Abstract
Ultrafiltration/diafiltration (UF/DF) plays an important role in the manufacturing of biopharmaceuticals. Monitoring critical process parameters and quality attributes by process analytical technology (PAT) during those steps can facilitate process development and assure consistent quality in production processes. In this study, a lab-scale cross-flow filtration (CFF) device was equipped with a variable pathlength (VP) ultraviolet and visible (UV/Vis) spectrometer, a light scattering photometer, and a liquid density sensor (microLDS). Based on the measured signals, the protein concentration, buffer exchange, apparent molecular weight, and hydrodynamic radius were monitored. The setup was tested in three case studies. First, lysozyme was used in an UF/DF run to show the comparability of on-line and off-line measurements.
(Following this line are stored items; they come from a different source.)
<file path="config.mk">
export PLATFORM = sky130hd
export DESIGN_NAME = mmu_top
export DESIGN_NICKNAME = d
export VERILOG_FILES = /design/src/logic/mmu_pkg.sv /design/src/logic/addr_relocate.sv /design/src/logic/mmu_csr_axil.sv /design/src/logic/mmu_top.sv /design/src/logic/page_regs.sv /design/src/logic/xlate_ctrl.sv
export SDC_FILE = /design/constraint.sdc
export NUM_CORES = 1
export LEC_CHECK = 0
export ABC_AREA = 1
export BUFFER_PORTS_ARGS = -buffer_cell sky130_fd_sc_hd__buf_2
export CAP_MARGIN = 10
export CORE_ASPECT_RATIO = 1.75
export CORE_MARGIN = 8
export CORE_UTILIZATION = 55
export CTS_CLUSTER_DIAMETER = 30
export DETAILED_ROUTE_END_ITERATION = 10
export PLACE_DENSITY = 0.78
export SYNTH_ARGS = -nofsm -noshare
export SYNTH_HDL_FRONTEND = slang
export SYNTH_SLANG_ARGS = --single-unit
</file>
<file path="constraint.sdc">
create_clock -name clk -period 3.3 [get_ports clk]
set_clock_uncertainty 0.1 [all_clocks]
set_input_delay 0.66 -clock clk [delete_from_list [all_inputs] [get_ports clk]]
set_output_delay 0.66 -clock clk [all_outputs]
set_load 0.05 [all_outputs]
</file>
The corresponding correlation coefficients exceeded 0.97. Next, urea-induced changes in protein size of glucose oxidase (GOx) were monitored during two DF steps. Here, correlation coefficients were ≥ 0.92 for static light scattering (SLS) and dynamic light scattering (DLS). The correlation coefficient for the protein concentration was 0.82, possibly due to time-dependent protein precipitation. Finally, a case study was conducted with a monoclonal antibody (mAb) to show the full potential of this setup. Again, off-line and on-line measurements were in good agreement with all correlation coefficients exceeding 0.92. The protein concentration could be monitored in-line in a large range from 3 to 120 g L− 1. A buffer-dependent increase in apparent molecular weight of the mAb was observed during DF, providing interesting supplemental information for process development and stability assessment. In summary, the developed setup provides a powerful testing system for evaluating different UF/DF processes and may be a good starting point to develop process control strategies.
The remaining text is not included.